Recurrent Kawasaki Disease in a Three-Year-Old Boy: A Case Report and Review of the Literature.
Mohamad Sabsabee, Nur Sabsabee, Mira Elmiaari, Alia Magzoub, Farheen Khan, Moza Alhammadi, Maysa Saleh
Abstract
Open AccessKawasaki disease (KD) is an acute medium-vessel vasculitis and the leading cause of acquired heart disease in children in developed countries. Recurrence is uncommon but clinically important because subsequent episodes may carry a heightened risk of coronary artery involvement and treatment resistance. We report a three-year-old boy with recurrent KD approximately 13 months after an initial, uncomplicated KD episode at 23 months of age.
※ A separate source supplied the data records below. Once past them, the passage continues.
$ cat src/hdl/localBusPkg.sv
// Address map, RAM geometry, cycle timing and state encodings shared by the local-bus slave RTL.
`default_nettype none

package localBusPkg;

    // Register space.
    localparam logic [31:0] REG_BASE = 32'h00F0_0000;   // Four longwords at the base.
    localparam int REG_COUNT = 4;                       // Control registers.
    localparam int REG_IDX_W = $clog2(REG_COUNT);       // Index from address bits 3..2.
    localparam int REG_SPAN_W = REG_IDX_W + 2;          // Byte offset bits in the space.

    // RAM space held in block memory.
    localparam logic [31:0] RAM_BASE = 32'h0800_0000;   // 4 KB window.
    localparam int RAM_WORDS = 1024;                    // Depth in longwords.
    localparam int RAM_ADDR_W = 10;                     // Longword address width.
    localparam int RAM_SPAN_W = RAM_ADDR_W + 2;         // Byte offset bits in the space.

    // Line bursts.
    localparam int BEATS_PER_LINE = 4;                  // Longwords per 16-byte line.
    localparam int BEAT_W = $clog2(BEATS_PER_LINE);     // Wrapping part of the word address.
    localparam logic [BEAT_W-1:0] LAST_BEAT = BEAT_W'(BEATS_PER_LINE - 1);

    // Wait states, counted from the edge that samples nTs low.
    localparam int REG_WAIT = 2;                        // Edge of the register acknowledge.
    localparam int RAM_WAIT = 3;                        // Edge of the first RAM beat.
    localparam int WAIT_W = $clog2(RAM_WAIT);           // RAM wait counter width.
    // Request is seen one edge late and the fetch edge counts as the last one.
    localparam logic [WAIT_W-1:0] WAIT_LOAD = WAIT_W'(RAM_WAIT - 2);

    // Which slave space a cycle addresses.
    typedef enum logic [1:0] {
        SPACE_NONE,                                     // Unclaimed, left to another slave.
        SPACE_REG,
        SPACE_RAM
    } busSpace_e;

    // Cycle controller states.
    typedef enum logic [1:0] {
        ST_IDLE,                                        // Waiting for nTs.
        ST_WAIT,                                        // Request out, first ta pending.
        ST_BEAT,                                        // Later burst beats.
        ST_RECOVER                                      // nTa driven high for one cycle.
    } cycleState_e;

endpackage

`default_nettype wire

$ cat src/hdl/busIfs.sv
// Request and acknowledge interfaces between the cycle controller and the register and RAM datapaths.
`timescale 1ns/10ps
`default_nettype none

interface regBusIf;
    logic request;                                      // One-cycle pulse at cycle start.
    logic [localBusPkg::REG_IDX_W-1:0] index;           // Held for the whole cycle.
    logic rnw;
    logic [31:0] wdata;                                 // CPU write data, straight through.
    logic [31:0] rdata;                                 // Valid only with ta.
    logic ta;                                           // Single acknowledge pulse.

    modport master (output request, index, rnw, wdata, input rdata, ta);
    modport slave (input request, index, rnw, wdata, output rdata, ta);
endinterface


`default_nettype wire

$ cat src/hdl/registerFile.sv
// Four read/write control registers that acknowledge a fixed number of cycles after transfer start.
`timescale 1ns/10ps
`default_nettype none

module registerFile (
    input logic CLK40,
    input logic nRESET,
    regBusIf.slave regBus
);

    logic [31:0] regs [localBusPkg::REG_COUNT];
    logic [localBusPkg::REG_WAIT-1:0] taPipe;           // Request delayed toward REG_WAIT.

    // Request is seen at edge 1, so the pipe reaches its end at edge REG_WAIT.
    always_ff @(posedge CLK40 or negedge nRESET) begin
        if (!nRESET) begin
            taPipe <= '0;
        end else begin
            taPipe <= {taPipe[localBusPkg::REG_WAIT-2:0], regBus.request};
        end
    end

    assign regBus.ta = taPipe[localBusPkg::REG_WAIT-1];

    // Write lands on the edge that ends the nTa-low cycle.
    always_ff @(posedge CLK40 or negedge nRESET) begin
        if (!nRESET) begin
            for (int i = 0; i < localBusPkg::REG_COUNT; i++) begin
                regs[i] <= '0;
            end
        end else if (regBus.ta && !regBus.rnw) begin
            regs[regBus.index] <= regBus.wdata;
        end
    end

    // Read data shows only with the acknowledge.
    assign regBus.rdata = (regBus.ta && regBus.rnw) ? regs[regBus.index] : '0;

endmodule

`default_nettype wire

$ cat src/flat_wrapper.sv
// flat-port wrapper written by rule: the top's interface ports become plain ports
module registerFile_flat 
  (CLK40, nRESET, regBus_request, regBus_index, regBus_rnw, regBus_wdata, regBus_rdata, regBus_ta);
  regBusIf regBus_i ();
  input logic CLK40;
  input logic nRESET;
  input wire logic [$bits(regBus_i.request)-1:0] regBus_request;
  input wire logic [$bits(regBus_i.index)-1:0] regBus_index;
  input wire logic [$bits(regBus_i.rnw)-1:0] regBus_rnw;
  input wire logic [$bits(regBus_i.wdata)-1:0] regBus_wdata;
  output wire logic [$bits(regBus_i.rdata)-1:0] regBus_rdata;
  output wire logic [$bits(regBus_i.ta)-1:0] regBus_ta;
  assign regBus_i.request = regBus_request;
  assign regBus_i.index = regBus_index;
  assign regBus_i.rnw = regBus_rnw;
  assign regBus_i.wdata = regBus_wdata;
  assign regBus_rdata = regBus_i.rdata;
  assign regBus_ta = regBus_i.ta;
  registerFile u_core (.CLK40(CLK40), .nRESET(nRESET), .regBus(regBus_i));
endmodule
Echocardiography demonstrated coronary artery ectasia. He was diagnosed and treated with intravenous immunoglobulin (IVIG) on day 3 of illness and required steroid treatment in addition. Coronary artery ectasia has regressed on subsequent follow-ups. This case highlights that recurrent KD can present with variable clinical criteria yet demonstrate greater cardiac involvement and relative IVIG resistance compared with the index episode. Clinicians should maintain vigilance for recurrence, promptly institute anti-inflammatory therapy, and ensure close cardiology follow-up to mitigate coronary complications.